[[ INPUT DATA, beginning ]]

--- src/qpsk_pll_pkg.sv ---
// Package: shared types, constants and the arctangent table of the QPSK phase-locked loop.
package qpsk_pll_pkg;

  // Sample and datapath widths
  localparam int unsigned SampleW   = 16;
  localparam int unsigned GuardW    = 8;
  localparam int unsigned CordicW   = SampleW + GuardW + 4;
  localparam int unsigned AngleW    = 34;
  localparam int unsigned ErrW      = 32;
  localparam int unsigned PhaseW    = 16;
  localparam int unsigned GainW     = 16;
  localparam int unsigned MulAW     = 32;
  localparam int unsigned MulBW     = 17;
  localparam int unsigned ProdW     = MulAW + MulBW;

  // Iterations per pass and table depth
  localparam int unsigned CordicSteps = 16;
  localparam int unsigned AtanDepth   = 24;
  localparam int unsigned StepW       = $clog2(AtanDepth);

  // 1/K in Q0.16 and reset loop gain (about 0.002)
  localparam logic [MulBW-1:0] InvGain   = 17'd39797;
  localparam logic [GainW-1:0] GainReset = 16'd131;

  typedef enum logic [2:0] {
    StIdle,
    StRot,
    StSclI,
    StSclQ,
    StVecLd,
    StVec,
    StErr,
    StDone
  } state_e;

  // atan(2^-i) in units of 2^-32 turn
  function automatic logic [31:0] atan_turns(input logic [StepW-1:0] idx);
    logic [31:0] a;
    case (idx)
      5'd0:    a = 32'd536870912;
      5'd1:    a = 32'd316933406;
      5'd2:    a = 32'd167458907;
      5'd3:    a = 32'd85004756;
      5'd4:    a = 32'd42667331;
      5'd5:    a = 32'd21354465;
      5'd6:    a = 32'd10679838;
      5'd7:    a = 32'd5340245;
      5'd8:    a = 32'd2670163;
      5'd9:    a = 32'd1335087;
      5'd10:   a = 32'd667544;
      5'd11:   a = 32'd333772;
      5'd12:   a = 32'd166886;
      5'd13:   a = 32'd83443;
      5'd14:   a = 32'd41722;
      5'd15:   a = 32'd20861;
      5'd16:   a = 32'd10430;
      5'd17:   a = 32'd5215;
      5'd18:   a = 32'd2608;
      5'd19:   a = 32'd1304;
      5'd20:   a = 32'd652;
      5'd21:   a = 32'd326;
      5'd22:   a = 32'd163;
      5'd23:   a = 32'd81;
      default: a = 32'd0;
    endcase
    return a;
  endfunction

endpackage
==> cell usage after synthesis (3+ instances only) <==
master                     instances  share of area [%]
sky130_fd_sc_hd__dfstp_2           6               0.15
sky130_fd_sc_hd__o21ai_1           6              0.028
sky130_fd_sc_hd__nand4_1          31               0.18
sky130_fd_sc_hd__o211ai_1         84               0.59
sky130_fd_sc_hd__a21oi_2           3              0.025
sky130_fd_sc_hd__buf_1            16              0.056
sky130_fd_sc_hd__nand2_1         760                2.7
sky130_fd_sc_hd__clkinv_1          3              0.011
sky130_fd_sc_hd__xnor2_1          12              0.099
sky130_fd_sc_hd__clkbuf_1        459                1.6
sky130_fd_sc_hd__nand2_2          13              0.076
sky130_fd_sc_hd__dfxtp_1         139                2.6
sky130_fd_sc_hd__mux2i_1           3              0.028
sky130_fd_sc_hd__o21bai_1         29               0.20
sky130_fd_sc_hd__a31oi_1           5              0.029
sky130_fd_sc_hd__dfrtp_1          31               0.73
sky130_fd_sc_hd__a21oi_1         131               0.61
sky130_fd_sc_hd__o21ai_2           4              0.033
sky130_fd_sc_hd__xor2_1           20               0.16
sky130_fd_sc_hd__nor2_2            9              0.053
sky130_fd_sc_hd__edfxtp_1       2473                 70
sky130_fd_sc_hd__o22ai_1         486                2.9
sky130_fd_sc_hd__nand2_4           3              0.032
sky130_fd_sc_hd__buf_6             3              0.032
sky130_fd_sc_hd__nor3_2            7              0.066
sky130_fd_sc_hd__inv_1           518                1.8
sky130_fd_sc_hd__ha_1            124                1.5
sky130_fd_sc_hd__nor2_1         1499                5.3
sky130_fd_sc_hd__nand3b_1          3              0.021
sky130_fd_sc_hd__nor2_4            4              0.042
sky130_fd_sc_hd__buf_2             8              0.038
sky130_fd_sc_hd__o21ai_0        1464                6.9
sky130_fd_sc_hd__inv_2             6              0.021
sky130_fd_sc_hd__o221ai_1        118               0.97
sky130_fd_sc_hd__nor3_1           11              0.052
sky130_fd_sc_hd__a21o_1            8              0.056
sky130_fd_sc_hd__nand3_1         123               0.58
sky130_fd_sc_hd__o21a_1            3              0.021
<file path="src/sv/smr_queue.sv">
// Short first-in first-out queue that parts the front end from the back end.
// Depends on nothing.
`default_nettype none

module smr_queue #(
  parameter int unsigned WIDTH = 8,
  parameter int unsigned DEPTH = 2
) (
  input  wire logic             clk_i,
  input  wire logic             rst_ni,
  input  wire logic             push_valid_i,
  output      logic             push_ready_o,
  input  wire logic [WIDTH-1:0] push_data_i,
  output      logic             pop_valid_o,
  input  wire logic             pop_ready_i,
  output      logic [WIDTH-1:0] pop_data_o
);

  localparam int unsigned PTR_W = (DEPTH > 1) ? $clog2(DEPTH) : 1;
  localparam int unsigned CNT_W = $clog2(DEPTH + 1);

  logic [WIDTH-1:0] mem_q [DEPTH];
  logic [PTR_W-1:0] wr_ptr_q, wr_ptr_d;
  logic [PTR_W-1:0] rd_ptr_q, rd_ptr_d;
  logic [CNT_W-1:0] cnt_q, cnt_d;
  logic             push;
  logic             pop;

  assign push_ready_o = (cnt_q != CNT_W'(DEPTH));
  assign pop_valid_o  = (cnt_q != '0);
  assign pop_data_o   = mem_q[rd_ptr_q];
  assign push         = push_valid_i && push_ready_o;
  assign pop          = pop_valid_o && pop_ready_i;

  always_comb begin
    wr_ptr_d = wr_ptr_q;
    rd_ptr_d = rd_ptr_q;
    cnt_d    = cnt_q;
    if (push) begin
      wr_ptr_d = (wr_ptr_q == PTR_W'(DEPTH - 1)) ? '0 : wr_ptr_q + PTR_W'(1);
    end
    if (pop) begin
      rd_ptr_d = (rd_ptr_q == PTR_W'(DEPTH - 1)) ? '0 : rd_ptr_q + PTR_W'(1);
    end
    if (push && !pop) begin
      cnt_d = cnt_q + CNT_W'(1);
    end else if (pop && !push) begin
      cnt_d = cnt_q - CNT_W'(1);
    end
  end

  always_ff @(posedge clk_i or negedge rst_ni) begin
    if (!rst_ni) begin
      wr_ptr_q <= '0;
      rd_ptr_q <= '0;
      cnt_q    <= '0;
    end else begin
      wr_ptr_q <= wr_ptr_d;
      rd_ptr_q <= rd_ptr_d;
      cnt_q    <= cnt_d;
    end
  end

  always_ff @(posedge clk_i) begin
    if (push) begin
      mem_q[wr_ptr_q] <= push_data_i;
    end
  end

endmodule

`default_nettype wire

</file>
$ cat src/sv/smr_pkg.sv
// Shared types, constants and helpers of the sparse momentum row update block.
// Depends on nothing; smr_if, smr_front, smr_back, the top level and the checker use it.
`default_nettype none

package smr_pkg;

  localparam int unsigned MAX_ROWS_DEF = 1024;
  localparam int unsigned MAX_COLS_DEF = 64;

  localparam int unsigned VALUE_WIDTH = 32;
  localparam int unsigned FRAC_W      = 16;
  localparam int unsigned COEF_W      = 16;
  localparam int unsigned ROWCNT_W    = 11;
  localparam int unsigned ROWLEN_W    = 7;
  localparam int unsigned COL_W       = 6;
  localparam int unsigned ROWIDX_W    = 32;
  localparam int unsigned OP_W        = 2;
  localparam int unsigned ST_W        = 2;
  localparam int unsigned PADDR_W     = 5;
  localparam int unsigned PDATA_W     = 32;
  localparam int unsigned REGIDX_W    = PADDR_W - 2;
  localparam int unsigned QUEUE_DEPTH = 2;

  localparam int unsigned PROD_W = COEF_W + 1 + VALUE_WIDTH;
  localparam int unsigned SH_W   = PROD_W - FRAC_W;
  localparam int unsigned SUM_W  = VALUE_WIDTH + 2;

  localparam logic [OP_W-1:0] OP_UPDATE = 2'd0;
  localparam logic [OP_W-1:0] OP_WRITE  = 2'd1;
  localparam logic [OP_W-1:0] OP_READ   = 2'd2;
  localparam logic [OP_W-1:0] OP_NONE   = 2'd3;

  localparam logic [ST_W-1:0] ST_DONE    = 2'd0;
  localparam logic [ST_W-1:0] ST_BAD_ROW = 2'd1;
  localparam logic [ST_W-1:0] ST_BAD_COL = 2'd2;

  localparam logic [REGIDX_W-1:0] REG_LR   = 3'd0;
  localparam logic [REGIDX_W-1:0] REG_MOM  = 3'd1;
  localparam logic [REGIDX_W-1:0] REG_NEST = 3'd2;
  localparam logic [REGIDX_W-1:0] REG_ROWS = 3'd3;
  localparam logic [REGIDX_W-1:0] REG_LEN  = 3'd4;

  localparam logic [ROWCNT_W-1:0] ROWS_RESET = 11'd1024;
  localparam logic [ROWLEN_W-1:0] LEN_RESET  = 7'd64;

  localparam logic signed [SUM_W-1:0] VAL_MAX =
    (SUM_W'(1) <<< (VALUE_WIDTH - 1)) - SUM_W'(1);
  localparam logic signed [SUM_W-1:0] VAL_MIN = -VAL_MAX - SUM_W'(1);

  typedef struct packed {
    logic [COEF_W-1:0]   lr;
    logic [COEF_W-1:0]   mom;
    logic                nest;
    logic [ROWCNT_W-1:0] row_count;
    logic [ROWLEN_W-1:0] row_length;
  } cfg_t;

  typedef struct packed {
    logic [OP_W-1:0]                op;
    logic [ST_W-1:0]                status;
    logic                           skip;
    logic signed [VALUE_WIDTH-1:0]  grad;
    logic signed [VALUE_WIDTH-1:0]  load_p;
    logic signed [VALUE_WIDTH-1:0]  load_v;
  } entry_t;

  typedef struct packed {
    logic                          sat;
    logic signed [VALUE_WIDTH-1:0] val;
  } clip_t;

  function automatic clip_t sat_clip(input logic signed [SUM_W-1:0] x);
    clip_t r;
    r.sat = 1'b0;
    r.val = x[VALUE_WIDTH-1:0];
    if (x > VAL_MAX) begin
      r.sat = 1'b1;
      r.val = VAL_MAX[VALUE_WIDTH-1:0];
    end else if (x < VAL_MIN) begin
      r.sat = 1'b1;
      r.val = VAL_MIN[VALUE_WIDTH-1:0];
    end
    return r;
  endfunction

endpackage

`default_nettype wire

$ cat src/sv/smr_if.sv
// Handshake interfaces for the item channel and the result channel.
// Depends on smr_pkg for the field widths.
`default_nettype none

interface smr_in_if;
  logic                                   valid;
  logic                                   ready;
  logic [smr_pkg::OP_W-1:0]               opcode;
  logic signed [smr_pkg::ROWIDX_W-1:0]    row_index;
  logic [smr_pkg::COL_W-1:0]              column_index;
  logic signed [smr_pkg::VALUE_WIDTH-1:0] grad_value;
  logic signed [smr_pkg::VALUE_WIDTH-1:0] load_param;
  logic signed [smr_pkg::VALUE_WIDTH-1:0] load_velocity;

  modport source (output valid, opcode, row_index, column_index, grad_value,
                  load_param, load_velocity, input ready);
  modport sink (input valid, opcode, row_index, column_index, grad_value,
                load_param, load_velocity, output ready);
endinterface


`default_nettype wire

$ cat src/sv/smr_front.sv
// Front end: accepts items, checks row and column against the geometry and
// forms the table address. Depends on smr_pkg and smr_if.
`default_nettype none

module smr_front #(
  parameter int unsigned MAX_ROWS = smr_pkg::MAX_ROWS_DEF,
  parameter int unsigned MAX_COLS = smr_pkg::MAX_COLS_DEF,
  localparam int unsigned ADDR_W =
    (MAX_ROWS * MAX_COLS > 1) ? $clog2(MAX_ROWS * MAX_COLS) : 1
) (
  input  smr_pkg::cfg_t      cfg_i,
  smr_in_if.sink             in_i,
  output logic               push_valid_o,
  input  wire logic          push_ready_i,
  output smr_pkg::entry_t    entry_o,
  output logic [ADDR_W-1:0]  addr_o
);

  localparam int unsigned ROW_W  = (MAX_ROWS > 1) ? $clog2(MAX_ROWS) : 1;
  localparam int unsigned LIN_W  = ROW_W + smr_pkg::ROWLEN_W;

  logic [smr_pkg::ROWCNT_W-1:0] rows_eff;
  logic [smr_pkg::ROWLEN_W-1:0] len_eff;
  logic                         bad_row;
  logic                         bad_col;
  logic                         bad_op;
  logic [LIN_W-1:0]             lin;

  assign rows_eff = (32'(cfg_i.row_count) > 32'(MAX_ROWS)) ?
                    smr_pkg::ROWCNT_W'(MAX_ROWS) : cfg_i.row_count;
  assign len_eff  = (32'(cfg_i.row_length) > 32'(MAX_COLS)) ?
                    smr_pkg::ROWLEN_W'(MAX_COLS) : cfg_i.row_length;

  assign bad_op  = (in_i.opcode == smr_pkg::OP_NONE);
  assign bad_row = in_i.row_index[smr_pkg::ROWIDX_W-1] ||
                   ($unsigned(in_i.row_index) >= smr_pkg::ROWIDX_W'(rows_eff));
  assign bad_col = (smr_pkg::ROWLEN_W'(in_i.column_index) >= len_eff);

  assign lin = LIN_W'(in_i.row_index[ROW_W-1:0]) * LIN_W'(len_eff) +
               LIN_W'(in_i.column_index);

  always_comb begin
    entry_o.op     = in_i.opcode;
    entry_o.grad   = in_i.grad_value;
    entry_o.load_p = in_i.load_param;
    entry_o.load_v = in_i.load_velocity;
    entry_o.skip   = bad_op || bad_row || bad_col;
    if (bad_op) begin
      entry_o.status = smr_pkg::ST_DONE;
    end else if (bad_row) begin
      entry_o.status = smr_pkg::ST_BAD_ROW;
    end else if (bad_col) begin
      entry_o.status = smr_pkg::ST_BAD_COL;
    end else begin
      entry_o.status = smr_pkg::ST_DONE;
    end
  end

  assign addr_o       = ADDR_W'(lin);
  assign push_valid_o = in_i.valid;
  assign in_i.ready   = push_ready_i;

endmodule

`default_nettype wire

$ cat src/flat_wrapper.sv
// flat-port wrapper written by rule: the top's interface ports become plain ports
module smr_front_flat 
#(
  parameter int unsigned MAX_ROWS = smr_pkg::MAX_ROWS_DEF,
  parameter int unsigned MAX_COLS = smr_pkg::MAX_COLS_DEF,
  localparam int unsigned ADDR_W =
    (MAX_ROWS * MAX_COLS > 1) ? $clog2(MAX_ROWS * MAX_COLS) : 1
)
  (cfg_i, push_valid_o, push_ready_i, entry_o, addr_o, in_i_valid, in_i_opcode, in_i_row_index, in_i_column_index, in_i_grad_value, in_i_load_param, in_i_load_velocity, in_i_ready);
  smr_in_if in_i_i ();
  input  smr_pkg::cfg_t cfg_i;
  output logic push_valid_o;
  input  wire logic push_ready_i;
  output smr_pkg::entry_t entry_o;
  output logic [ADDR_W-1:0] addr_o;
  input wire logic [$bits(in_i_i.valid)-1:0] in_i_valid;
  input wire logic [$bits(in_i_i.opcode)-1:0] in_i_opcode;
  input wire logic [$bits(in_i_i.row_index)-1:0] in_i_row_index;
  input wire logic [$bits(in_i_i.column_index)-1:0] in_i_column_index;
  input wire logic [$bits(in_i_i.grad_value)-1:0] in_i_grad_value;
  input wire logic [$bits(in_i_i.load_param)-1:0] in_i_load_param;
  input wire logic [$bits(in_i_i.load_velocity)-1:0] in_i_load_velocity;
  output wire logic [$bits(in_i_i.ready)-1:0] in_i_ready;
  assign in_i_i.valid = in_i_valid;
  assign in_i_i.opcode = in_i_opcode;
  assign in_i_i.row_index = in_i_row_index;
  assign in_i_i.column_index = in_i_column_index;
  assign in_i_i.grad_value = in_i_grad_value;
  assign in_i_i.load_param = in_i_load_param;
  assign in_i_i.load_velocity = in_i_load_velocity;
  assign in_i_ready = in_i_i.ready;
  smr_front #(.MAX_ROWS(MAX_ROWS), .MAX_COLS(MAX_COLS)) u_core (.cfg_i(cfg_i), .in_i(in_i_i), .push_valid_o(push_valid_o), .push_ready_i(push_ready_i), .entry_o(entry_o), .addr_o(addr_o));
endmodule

[[ INPUT DATA, end ]]

• EXERCISE PROMPT:
Work through the records above. Copy every line with the string "instances".

• ANSWER FOR THE TASK:
==> cell usage after synthesis (3+ instances only) <==
master                     instances  share of area [%]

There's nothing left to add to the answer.